Recession, Coronavirus and the Future of FIRE by Tanja Hester, author of Work Optional: Retire Early the Non-Penny-Pinching Way

I hope you’re reading this from a safely holed-up location, well away from humans outside your household, and that you’re healthy and well-stocked to stay home. The coronavirus pandemic is a scary thing, one that is pushing a lot of people to the brink of financial crisis in what feels like the blink of an eye, as jobs and income evaporate overnight. We’ve had to cancel several trips and quit skiing, but we’re healthy and well-insulated against the financial side of this crisis, so feel about as lucky as we could possibly be right now. We wish more people had access to this level of financial security so we could all focus on one crisis at a time, not two simultaneously.
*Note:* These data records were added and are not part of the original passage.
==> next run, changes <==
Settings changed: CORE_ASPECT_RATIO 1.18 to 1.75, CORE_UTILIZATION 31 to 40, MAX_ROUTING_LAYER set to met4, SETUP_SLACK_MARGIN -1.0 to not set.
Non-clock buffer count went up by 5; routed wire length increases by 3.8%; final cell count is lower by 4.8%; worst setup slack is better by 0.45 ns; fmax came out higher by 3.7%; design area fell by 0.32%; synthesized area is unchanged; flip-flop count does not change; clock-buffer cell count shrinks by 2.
== run A ==
==> flow/design.v <==
module fft_4pt #(
    parameter DATA_WIDTH = 16
) (
    input clk,
    input rst_n,
    input data_valid_in,
    input  signed [DATA_WIDTH-1:0] x0_r,
    input  signed [DATA_WIDTH-1:0] x0_i,
    input  signed [DATA_WIDTH-1:0] x1_r,
    input  signed [DATA_WIDTH-1:0] x1_i,
    input  signed [DATA_WIDTH-1:0] x2_r,
    input  signed [DATA_WIDTH-1:0] x2_i,
    input  signed [DATA_WIDTH-1:0] x3_r,
    input  signed [DATA_WIDTH-1:0] x3_i,
    output data_valid_out,
    output signed [DATA_WIDTH+1:0] X0_r,
    output signed [DATA_WIDTH+1:0] X0_i,
    output signed [DATA_WIDTH+1:0] X1_r,
    output signed [DATA_WIDTH+1:0] X1_i,
    output signed [DATA_WIDTH+1:0] X2_r,
    output signed [DATA_WIDTH+1:0] X2_i,
    output signed [DATA_WIDTH+1:0] X3_r,
    output signed [DATA_WIDTH+1:0] X3_i
);
    localparam S1_WIDTH = DATA_WIDTH + 1;
    localparam S2_WIDTH = DATA_WIDTH + 2;
    reg signed [DATA_WIDTH-1:0] x0_r_reg, x0_i_reg;
    reg signed [DATA_WIDTH-1:0] x2_r_reg, x2_i_reg;
    reg signed [DATA_WIDTH-1:0] x1_r_reg, x1_i_reg;
    reg signed [DATA_WIDTH-1:0] x3_r_reg, x3_i_reg;
    reg valid_s0;
    always @(posedge clk or negedge rst_n) begin
        if (!rst_n) begin
            x0_r_reg <= 0; x0_i_reg <= 0;
            x2_r_reg <= 0; x2_i_reg <= 0;
            x1_r_reg <= 0; x1_i_reg <= 0;
            x3_r_reg <= 0; x3_i_reg <= 0;
            valid_s0 <= 1'b0;
        end else begin
            x0_r_reg <= x0_r; x0_i_reg <= x0_i;
            x2_r_reg <= x2_r; x2_i_reg <= x2_i;
            x1_r_reg <= x1_r; x1_i_reg <= x1_i;
            x3_r_reg <= x3_r; x3_i_reg <= x3_i;
            valid_s0 <= data_valid_in;
        end
    end
    wire signed [S1_WIDTH-1:0] A_r, A_i, B_r, B_i;
    wire signed [S1_WIDTH-1:0] C_r, C_i, D_r, D_i;
    assign A_r = x0_r_reg + x2_r_reg;
    assign A_i = x0_i_reg + x2_i_reg;
    assign B_r = x0_r_reg - x2_r_reg;
    assign B_i = x0_i_reg - x2_i_reg;
    assign C_r = x1_r_reg + x3_r_reg;
    assign C_i = x1_i_reg + x3_i_reg;
    assign D_r = x1_r_reg - x3_r_reg;
    assign D_i = x1_i_reg - x3_i_reg;
    reg signed [S1_WIDTH-1:0] A_r_reg, A_i_reg, B_r_reg, B_i_reg;
    reg signed [S1_WIDTH-1:0] C_r_reg, C_i_reg, D_r_reg, D_i_reg;
    reg valid_s1;
    always @(posedge clk or negedge rst_n) begin
        if (!rst_n) begin
            A_r_reg <= 0; A_i_reg <= 0;
            B_r_reg <= 0; B_i_reg <= 0;
            C_r_reg <= 0; C_i_reg <= 0;
            D_r_reg <= 0; D_i_reg <= 0;
            valid_s1 <= 1'b0;
        end else begin
            A_r_reg <= A_r; A_i_reg <= A_i;
            B_r_reg <= B_r; B_i_reg <= B_i;
            C_r_reg <= C_r; C_i_reg <= C_i;
            D_r_reg <= D_r; D_i_reg <= D_i;
            valid_s1 <= valid_s0;
        end
    end
    wire signed [S2_WIDTH-1:0] X0_r_w, X0_i_w;
    wire signed [S2_WIDTH-1:0] X1_r_w, X1_i_w;
    wire signed [S2_WIDTH-1:0] X2_r_w, X2_i_w;
    wire signed [S2_WIDTH-1:0] X3_r_w, X3_i_w;
    assign X0_r_w = A_r_reg + C_r_reg;
    assign X0_i_w = A_i_reg + C_i_reg;
    assign X1_r_w = B_r_reg + D_i_reg;
    assign X1_i_w = B_i_reg - D_r_reg;
    assign X2_r_w = A_r_reg - C_r_reg;
    assign X2_i_w = A_i_reg - C_i_reg;
    assign X3_r_w = B_r_reg - D_i_reg;
    assign X3_i_w = B_i_reg + D_r_reg;
    reg signed [S2_WIDTH-1:0] X0_r_reg, X0_i_reg;
    reg signed [S2_WIDTH-1:0] X1_r_reg, X1_i_reg;
    reg signed [S2_WIDTH-1:0] X2_r_reg, X2_i_reg;
    reg signed [S2_WIDTH-1:0] X3_r_reg, X3_i_reg;
    reg valid_s2;
    always @(posedge clk or negedge rst_n) begin
        if (!rst_n) begin
            X0_r_reg <= 0; X0_i_reg <= 0;
            X1_r_reg <= 0; X1_i_reg <= 0;
            X2_r_reg <= 0; X2_i_reg <= 0;
            X3_r_reg <= 0; X3_i_reg <= 0;
            valid_s2 <= 1'b0;
        end else begin
            X0_r_reg <= X0_r_w; X0_i_reg <= X0_i_w;
            X1_r_reg <= X1_r_w; X1_i_reg <= X1_i_w;
            X2_r_reg <= X2_r_w; X2_i_reg <= X2_i_w;
            X3_r_reg <= X3_r_w; X3_i_reg <= X3_i_w;
            valid_s2 <= valid_s1;
        end
    end
    assign X0_r = X0_r_reg;
    assign X0_i = X0_i_reg;
    assign X1_r = X1_r_reg;
    assign X1_i = X1_i_reg;
    assign X2_r = X2_r_reg;
    assign X2_i = X2_i_reg;
    assign X3_r = X3_r_reg;
    assign X3_i = X3_i_reg;
    assign data_valid_out = valid_s2;
endmodule
==> job 6090: inputs <==
## ALU_TOP
module ALU_TOP #(parameter Width = 16)
( 
input        [Width-1 :0]                                 A,
input        [Width-1 :0]                                 B,
input        [3:0]                                        ALU_FUN,
input                                                     CLK,
input                                                     RST,
output       [Width-1 :0]                                 Arith_OUT,
output                                                    Arith_Flag,
output                                                    Carry_OUT,
output       [Width-1 :0]                                 Logic_Out,
output                                                    Logic_Flag,
output       [Width-1 :0]                                 CMP_OUT,
output                                                    CMP_Flag,
output                                                    Shift_Flag,
  ...
export LEC_CHECK = 0
export ABC_AREA = 1
export CAP_MARGIN = 35
export CORE_ASPECT_RATIO = 1.82
export CORE_MARGIN = 2
export CORE_UTILIZATION = 38
export CTS_CLUSTER_SIZE = 98
export HOLD_SLACK_MARGIN = -0.07
export MAX_ROUTING_LAYER = met4
export SLEW_MARGIN = 40
create_clock -name core_clock -period 31.7 [get_ports {CLK}]
run.sh (not shown) runs the stock make flow with config.mk's settings and CLKGATE_MAP_FILE=.
==> job 5897 (differences from job 6090) <==
==> flow/config.mk (replaced) <==
export PLATFORM = sky130hd
export DESIGN_NAME = ALU_TOP
export DESIGN_NICKNAME = ALU_TOP
export VERILOG_FILES = /design/flow/design.v
export SDC_FILE = /design/flow/constraint.sdc
export NUM_CORES = 4
export LEC_CHECK = 0
export CAP_MARGIN = 20
export CORE_MARGIN = 2
export CORE_UTILIZATION = 66
export CTS_CLUSTER_DIAMETER = 234
export MAX_ROUTING_LAYER = met4
export SLEW_MARGIN = 20
==> flow/constraint.sdc (replaced) <==
create_clock -name core_clock -period 32.0 [get_ports {CLK}]
set_input_delay 6.4000 -clock core_clock [delete_from_list [all_inputs] [get_ports {CLK}]]
set_output_delay 6.4000 -clock core_clock [all_outputs]
set_load 0.01 [all_outputs]
==> impl_metrics.json <==
{
  "cp_top_family": "AND-OR/OR-AND gates",
  "dr_wl_met2_um": 24040,
  "p_seq_share_pct": 9.6,
  "gr-usage-met1_pct": 56.25,
  "synth.avg_cell_area_um2": 7.775,
  "status": "complete, no violations",
  "track_usage_pct": 45.89
}
That was job 5897.
==> impl_metrics.json <==
{
  "dr_wl_met2_um": 31760,
  "gr-usage-met1_pct": 26.66,
  "p_seq_share_pct": 11.1,
  "track_usage_pct": 27.88,
  "port_buffers": 92,
  "status": "complete, no violations",
  "postCtsResizedCells": 1,
  "floorplanUtilization_pct": 38.39,
  "cts_buffer_depth": 2,
  "synth.avg_cell_area_um2": 6.681
}
That was job 6090.

========
==> inputs of juniper <==
==> flow/design.v <==
module Decoder(
input       [3:2]            ALU_FUN,
output      reg              Logic_Enable,
output      reg              Shift_Enable,
output      reg              Arith_Enable,
output      reg              CMP_Enable
);
always @(*)               
 begin 
  case (ALU_FUN)
		   2'b00 : 
		   begin 
		    Arith_Enable = 1'b1;
			Shift_Enable = 1'b0;
			Logic_Enable = 1'b0;
			CMP_Enable = 1'b0;
		   end
		   2'b01 :                                       
		   begin 
		    Arith_Enable = 1'b0;
			Shift_Enable = 1'b0;
			Logic_Enable = 1'b1;
			CMP_Enable = 1'b0;
		   end
		   2'b10 :                                       
		   begin 
		    Arith_Enable = 1'b0;
			Shift_Enable = 1'b0;
			Logic_Enable = 1'b0;
			CMP_Enable = 1'b1;
		   end
		   2'b11 :                                       
		   begin 
		    Arith_Enable = 1'b0;
			Shift_Enable = 1'b1;
			Logic_Enable = 1'b0;
			CMP_Enable = 1'b0;
		   end
	endcase 
end 	
endmodule
module Arith_Unit #(parameter Width = 16)
(
input     [Width-1 :0]                 A,
input     [Width-1 :0]                 B,
input                                  CLK,
input                                  RST,
input       [1:0]                      ALU_FUN,
input                                  Arith_Enable,
output      reg[Width-1 :0]            Arith_OUT,
output      reg                        Carry_OUT,
output      reg                        Arith_Flag
);
wire                         High; 
wire                         LOW;
reg   [Width-1 :0]           Arith_OUT_R;
reg                          Arith_Flag_R;
reg                          Carry_OUT_R;
always @(*) 
 begin
  Carry_OUT_R = 1'b0;
  Arith_Flag_R = Arith_Enable;
  if (Arith_Enable)  
   begin 
            Arith_Flag_R = High;
	  case (ALU_FUN)
			   2'b00 :                                       
			   begin 
			   {Carry_OUT_R , Arith_OUT_R} = A + B;
			   end
			   2'b01 :                                      
			   begin 
			   Arith_OUT_R = A - B;
			   end
			   2'b10 :                                      
			   begin
			   Arith_OUT_R = A * B ;
			   end
			   2'b11 :                                     
			   begin
			   Arith_OUT_R = (B == {Width{1'b0}}) ? {Width{1'b1}} : A / B ;
			   end
		endcase 
	end
   else 
    begin
	  Arith_OUT_R= 16'b0;	
	end	
end 	
always @(posedge CLK or negedge RST)                 
 begin 
	 if (!RST)
	  begin
	    Arith_OUT <= 16'b0;
	    Arith_Flag <= 1'b0;
		Carry_OUT <= 1'b0;
	  end
	 else 
	  begin
	    Arith_OUT <= Arith_OUT_R;
 	    Arith_Flag <= Arith_Flag_R;
		Carry_OUT <= Carry_OUT_R;
	  end
 end
assign High = 1'b1;
assign LOW = 1'b0;
endmodule   
module Logic_Unit  #(parameter Width = 16)
(
input       [Width-1 :0]               A,
input       [Width-1 :0]               B,
input                                  CLK,
input       [1:0]                      ALU_FUN,
input                                  RST,
input                                  Logic_Enable,
output      reg                        Logic_Flag,
output      reg[Width-1 :0]            Logic_OUT
);
wire                         High; 
wire                         LOW;
reg    [Width-1 :0]          Logic_OUT_R;
reg                          Logic_Flag_R;
always @(*)               
 begin 
  Logic_Flag_R = Logic_Enable;
  if (Logic_Enable)
   begin
               Logic_Flag_R = High;
	  case (ALU_FUN)
			   2'b00 :                                       
			   begin
			   Logic_OUT_R = A & B;
			   end
			   2'b01 :                                       
			   begin
			   Logic_OUT_R = A | B;
			   end
			   2'b10 :                                       
			   begin
			   Logic_OUT_R = ~(A & B);
			   end
			   2'b11 :                                        
			   begin
			   Logic_OUT_R = ~(A | B);
			   end
		endcase
     end	
	else		
	 begin
	 Logic_OUT_R = 16'b0;
	 end
end 	
always @ (posedge CLK or negedge RST)                 
 begin 
 if (!RST)
  begin
  Logic_OUT <= 16'b0;
  Logic_Flag <= 1'b0;
  end
 else
  begin 
  Logic_OUT <= Logic_OUT_R;
  Logic_Flag <= Logic_Flag_R;
  end
end
assign High = 1'b1;
assign LOW = 1'b0;
endmodule   
module CMP_Unit #(parameter Width = 16)
(
input       [Width-1 :0]               A,
input       [Width-1 :0]               B,
input                                  CLK,
input       [1:0]                      ALU_FUN,
input                                  RST,
input                                  CMP_Enable,
output      reg                        CMP_Flag,
output      reg[Width-1 :0]            CMP_OUT
);
wire                         High; 
wire                         LOW;
reg   [Width-1 :0]           CMP_OUT_R;
reg                          CMP_Flag_R;
always @(*)               
 begin 
  CMP_Flag_R = CMP_Enable;
  CMP_OUT_R = 16'b0;
  if (CMP_Enable)
   begin
               CMP_Flag_R = High;
	  case (ALU_FUN)
			   2'b00 : 
			   begin                                   
				 CMP_OUT_R = 16'b0000;
				 end
			   2'b01 : 
			   begin 
				if (A == B)                                      
				 CMP_OUT_R = 16'b0001;
				 end
			   2'b10 :                                        
			   begin 
				if ( A > B)
				 CMP_OUT_R = 16'b0010;
				 end
			   2'b11 :                                       
			   begin
				if (A < B)
				 CMP_OUT_R = 16'b0011;
				 end
		endcase 
	end
  else
   begin
    CMP_OUT_R = 16'b0;
  end	
end 	
always @ (posedge CLK or negedge RST)                 
begin 
 if (!RST)
  begin
  CMP_OUT <= 16'b0;
  CMP_Flag <= 1'b0;
  end
 else
  begin 
  CMP_OUT <= CMP_OUT_R;
  CMP_Flag <= CMP_Flag_R;
  end
end
assign High = 1'b1;
assign LOW = 1'b0;
endmodule   
module Shift_Unit #(parameter Width = 16)
(
input       [Width-1 :0]                  A,
input       [Width-1 :0]                  B,
input                                     CLK,
input       [1:0]                         ALU_FUN,
input                                     RST,
input                                     Shift_Enable,
output      reg                           Shift_Flag,
output      reg[Width-1 :0]               Shift_OUT
);
wire                         High; 
wire                         LOW;
reg   [Width-1 :0]           Shift_OUT_R;
reg                          Shift_Flag_R;
always @(*)               
 begin 
  Shift_Flag_R = Shift_Enable;
  if (Shift_Enable)
   begin
              Shift_Flag_R = High;
	  case (ALU_FUN)
			   2'b00 :                                        
			   begin 
			   Shift_OUT_R = A >> 16'b0001;
			   end
			   2'b01 :                                        
			   begin
			   Shift_OUT_R = A << 16'b0001;
			   end
			   2'b10 :                                        
			   begin 
			   Shift_OUT_R = B >> 16'b0001;
			   end
			   2'b11 :                                        
			   begin
			   Shift_OUT_R = B << 16'b0001;
			   end
		endcase 
	end
  else
   begin 
     Shift_OUT_R = 16'b0;
  end	 
end 	
always @ (posedge CLK or negedge RST)                 
 begin 
  if (!RST)
   begin 
  Shift_OUT <= 16'b0;
  Shift_Flag <= 1'b0;
   end
  else
   begin  
  Shift_OUT <= Shift_OUT_R;
  Shift_Flag <= Shift_Flag_R;
  end
end
assign High = 1'b1;
assign LOW = 1'b0;
endmodule   
module ALU_TOP #(parameter Width = 16)
( 
input        [Width-1 :0]                                 A,
input        [Width-1 :0]                                 B,
input        [3:0]                                        ALU_FUN,
input                                                     CLK,
input                                                     RST,
output       [Width-1 :0]                                 Arith_OUT,
output                                                    Arith_Flag,
output                                                    Carry_OUT,
output       [Width-1 :0]                                 Logic_Out,
output                                                    Logic_Flag,
output       [Width-1 :0]                                 CMP_OUT,
output                                                    CMP_Flag,
output                                                    Shift_Flag,
output       [Width-1 :0]                                 Shift_OUT
);
wire      Shift_Enable,Logic_Enable,Arith_Enable,CMP_Enable;
Decoder DUT1 (
.ALU_FUN(ALU_FUN[3:2]),
.Logic_Enable(Logic_Enable),
.Shift_Enable(Shift_Enable),
.Arith_Enable(Arith_Enable),
.CMP_Enable(CMP_Enable)
);
Arith_Unit DUT2 (
.A(A),
.B(B),
.CLK(CLK),
.RST(RST),
.ALU_FUN(ALU_FUN[1:0]),
.Arith_Enable(Arith_Enable),
.Arith_OUT(Arith_OUT),
.Carry_OUT(Carry_OUT),
.Arith_Flag(Arith_Flag)
);
Logic_Unit DUT3 (
.A(A),
.B(B),
.CLK(CLK),
.RST(RST),
.ALU_FUN(ALU_FUN[1:0]),
.Logic_Enable(Logic_Enable),
.Logic_Flag(Logic_Flag),
.Logic_OUT(Logic_Out)
);
CMP_Unit DUT4 (
.A(A),
.B(B),
.CLK(CLK),
.RST(RST),
.ALU_FUN(ALU_FUN[1:0]),
.CMP_Enable(CMP_Enable),
.CMP_Flag(CMP_Flag),
.CMP_OUT(CMP_OUT)
);
Shift_Unit DUT5(
.A(A),
.B(B),
.CLK(CLK),
.RST(RST),
.ALU_FUN(ALU_FUN[1:0]),
.Shift_Enable(Shift_Enable),
.Shift_Flag(Shift_Flag),
.Shift_OUT(Shift_OUT)
);
endmodule
==> flow/run.sh <==
#!/bin/bash
# the make line also repeats each setting of config.mk as NAME=value (left out here)
make -C /OpenROAD-flow-scripts/flow DESIGN_CONFIG=/design/flow/config.mk WORK_HOME=/design/flow/orfs CLKGATE_MAP_FILE= finish
==> flow/config.mk <==
export PLATFORM = sky130hd
export DESIGN_NAME = ALU_TOP
export DESIGN_NICKNAME = ALU_TOP
export VERILOG_FILES = /design/flow/design.v
export SDC_FILE = /design/flow/constraint.sdc
export NUM_CORES = 4
export LEC_CHECK = 0
export ABC_AREA = 1
export CAP_MARGIN = 40
export CORE_MARGIN = 2
export CORE_UTILIZATION = 55
export CTS_CLUSTER_DIAMETER = 198
export GPL_ROUTABILITY_DRIVEN = 1
export HOLD_SLACK_MARGIN = -0.1
export MIN_ROUTING_LAYER = met1
export SLEW_MARGIN = 15
export TNS_END_PERCENT = 5
==> flow/constraint.sdc <==
create_clock -name core_clock -period 17.4 [get_ports {CLK}]
set_input_delay 3.4800 -clock core_clock [delete_from_list [all_inputs] [get_ports {CLK}]]
set_output_delay 3.4800 -clock core_clock [all_outputs]
set_load 0.01 [all_outputs]
==> inputs of nickel, as changes to juniper <==
==> flow/config.mk (replaced) <==
export PLATFORM = sky130hd
export DESIGN_NAME = ALU_TOP
export DESIGN_NICKNAME = ALU_TOP
export VERILOG_FILES = /design/flow/design.v
export SDC_FILE = /design/flow/constraint.sdc
export NUM_CORES = 4
export LEC_CHECK = 0
export CAP_MARGIN = 20
export CORE_MARGIN = 2
export CORE_UTILIZATION = 59
export GPL_ROUTABILITY_DRIVEN = 0
export SLEW_MARGIN = 20
==> flow/constraint.sdc (replaced) <==
create_clock -name core_clock -period 32.0 [get_ports {CLK}]
set_input_delay 6.4000 -clock core_clock [delete_from_list [all_inputs] [get_ports {CLK}]]
set_output_delay 6.4000 -clock core_clock [all_outputs]
set_load 0.01 [all_outputs]
==> inputs of fjord, as changes to juniper <==
==> flow/config.mk (replaced) <==
export PLATFORM = sky130hd
export DESIGN_NAME = ALU_TOP
export DESIGN_NICKNAME = ALU_TOP
export VERILOG_FILES = /design/flow/design.v
export SDC_FILE = /design/flow/constraint.sdc
export NUM_CORES = 4
export LEC_CHECK = 0
export CAP_MARGIN = 20
export CORE_MARGIN = 2
export CORE_UTILIZATION = 68
export CTS_CLUSTER_DIAMETER = 44
export CTS_CLUSTER_SIZE = 87
export HOLD_SLACK_MARGIN = -0.1
export SLEW_MARGIN = 20
==> flow/constraint.sdc (replaced) <==
create_clock -name core_clock -period 26.6 [get_ports {CLK}]
set_input_delay 5.3200 -clock core_clock [delete_from_list [all_inputs] [get_ports {CLK}]]
set_output_delay 5.3200 -clock core_clock [all_outputs]
set_load 0.01 [all_outputs]
==> comparison table <==
item	juniper	nickel	fjord
Run status	failed layout checks	timing/DRC/antenna clean	aborted with a tool error
Failing step	-	-	global routing
Reasons for failing layout checks	setup timing	-	-
Final worst path period share	163%	97.2%	-
Yosys stat area	0.0157 mm^2	0.0149 mm^2	0.0149 mm^2
Clock network power	108 uW	58.4 uW	-
Mux share of post-synthesis cell area	0%	4.63%	4.63%
Detailed-route wire length	85400 um	54900 um	-
Logic Gate Count	1787	1593	-
Power dissipated in sequential cells	141 uW	76.4 uW	-
Number of rows created at floorplan	61	58	54
First DRT Iteration DRCs	3143	1601	-
Termination of the worst setup path	DUT2.Arith_OUT[0]$_DFF_PN0_	DUT2.Arith_OUT[0]$_DFF_PN0_	-
Internal cell power	779 uW	391 uW	-
Layout area overhead	54.4%	22.4%	-
Data buffer area share	24.8%	13.2%	-
Worst setup path startpoint	B[0]	B[6]	-
Slowest stage delay, CP	0.67 ns	0.48 ns	-
Setup TNS	-40.94 ns	0 ns	-
Power is estimated from default activity; no workload was simulated.
job 3481:
==> flow/design.v (excerpt) <==
module microprocessor #(parameter N = 8, ROM_addressBits = 6, RF_addressBits = 3) (
  input  logic                           clk             ,
  input  logic                           rst_n           ,
  input  logic [ 3+2*(RF_addressBits):0] ROM_data        ,
  input  logic [                  N-1:0] SRAM_data       ,
  output logic                           overflowPC      ,
  output logic                           ROM_readEnable  ,
  output logic                           SRAM_readEnable ,
  output logic                           SRAM_writeEnable,
  output logic [    ROM_addressBits-1:0] ROM_address     ,
  output logic [(2**RF_addressBits)-1:0] SRAM_address    ,
  output logic [                  N-1:0] SRAM_data_in
);
For scale: roughly 1200 cells after synthesis, roughly 99 flip-flops, ~46 I/O pins, ~0.0084 mm^2 of cells after synthesis.
make LEC_CHECK=0 ABC_AREA=1 CAP_MARGIN=20 CORE_MARGIN=2 CORE_UTILIZATION=71 PLACE_DENSITY=0.62 SETUP_SLACK_MARGIN=-0.01 SLEW_MARGIN=20 finish   # period 3.83 ns
run.sh (not shown) runs the stock make flow with config.mk's settings and CLKGATE_MAP_FILE=.
Run status, job 3481: aborted in 4_1_cts, error DPL-0033
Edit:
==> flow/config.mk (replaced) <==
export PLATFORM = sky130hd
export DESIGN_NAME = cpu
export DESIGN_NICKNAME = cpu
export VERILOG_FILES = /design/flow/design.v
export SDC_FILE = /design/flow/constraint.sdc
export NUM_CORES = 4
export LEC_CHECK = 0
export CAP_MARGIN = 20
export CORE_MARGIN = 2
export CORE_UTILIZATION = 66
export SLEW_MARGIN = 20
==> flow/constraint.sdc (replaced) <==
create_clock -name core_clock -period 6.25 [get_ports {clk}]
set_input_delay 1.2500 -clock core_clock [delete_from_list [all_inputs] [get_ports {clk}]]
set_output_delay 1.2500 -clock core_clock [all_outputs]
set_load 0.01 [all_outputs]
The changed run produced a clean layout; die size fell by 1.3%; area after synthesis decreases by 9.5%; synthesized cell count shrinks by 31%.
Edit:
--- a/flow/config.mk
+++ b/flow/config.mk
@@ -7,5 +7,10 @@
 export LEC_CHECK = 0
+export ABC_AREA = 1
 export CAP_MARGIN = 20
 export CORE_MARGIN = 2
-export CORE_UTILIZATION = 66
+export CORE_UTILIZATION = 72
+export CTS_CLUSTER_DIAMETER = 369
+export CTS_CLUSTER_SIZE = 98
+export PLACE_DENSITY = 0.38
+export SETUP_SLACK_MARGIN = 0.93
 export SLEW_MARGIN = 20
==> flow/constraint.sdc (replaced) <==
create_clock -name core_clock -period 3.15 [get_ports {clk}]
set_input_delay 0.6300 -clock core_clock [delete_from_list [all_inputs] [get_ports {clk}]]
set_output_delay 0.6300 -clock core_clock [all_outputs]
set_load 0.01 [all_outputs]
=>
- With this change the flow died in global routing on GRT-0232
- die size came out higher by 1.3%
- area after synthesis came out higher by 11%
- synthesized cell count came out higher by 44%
rev 12:
## vgacontrol
module vgacontrol(  
input PCLK, 				 
input PRESERN, 				 
input PSEL, 				 
input PENABLE, 				 
output wire PREADY, 		 
output wire PSLVERR,		 
input PWRITE,				 
input [31:0] PADDR,			 
input wire [31:0] PWDATA,	 
output reg [31:0] PRDATA,	 
output HS, 
output VS, 
output reg vga_R,
output reg vga_G,
output reg vga_B,
input SW,
input SW2,
input SW3
);
Size in the first run: ~1900 cells after synthesis, roughly 270 flip-flops, ~110 I/O pins, ~0.014 mm2 of cells after synthesis.
==> flow/config.mk <==
export PLATFORM = sky130hd
export DESIGN_NAME = vgacontrol
export DESIGN_NICKNAME = vgacontrol
export VERILOG_FILES = /design/flow/design.v
export SDC_FILE = /design/flow/constraint.sdc
export NUM_CORES = 4
export LEC_CHECK = 0
export CAP_MARGIN = 20
export CORE_MARGIN = 2
export CORE_UTILIZATION = 72
export CTS_CLUSTER_DIAMETER = 94
export CTS_CLUSTER_SIZE = 23
export PLACE_DENSITY_LB_ADDON = 0.27
export SLEW_MARGIN = 20
==> flow/constraint.sdc <==
create_clock -name core_clock -period 3.21 [get_ports {PCLK}]
set_input_delay 0.6420 -clock core_clock [delete_from_list [all_inputs] [get_ports {PCLK}]]
set_output_delay 0.6420 -clock core_clock [all_outputs]
set_load 0.01 [all_outputs]
run.sh (not shown) runs the stock make flow with config.mk's settings and CLKGATE_MAP_FILE=.
Ran to the end and failed final checks on negative setup slack: rev 12.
For years while writing this blog, I’ve often felt like a wet blanket, advising readers to save more than they think they need to, or to build in more contingencies and back-up plans before leaving employment. In virtually every instance when someone has asked me to look at their financial plan for early retirement, I’ve given the same four bits of advice:

My advice has virtually always implied that people should keep working longer, which is not fun advice to give. When times are good, it’s hard to preach a more financially conservative approach.

Of course, now things are changing, and quickly. Markets tanking have that effect on people. Media outlets are calling every day to ask if it’s the end of the FIRE movement. People are talking more about how important it is to have a multi-year cash cushion. Suddenly the “leaner” approaches to FIRE don’t feel so practical.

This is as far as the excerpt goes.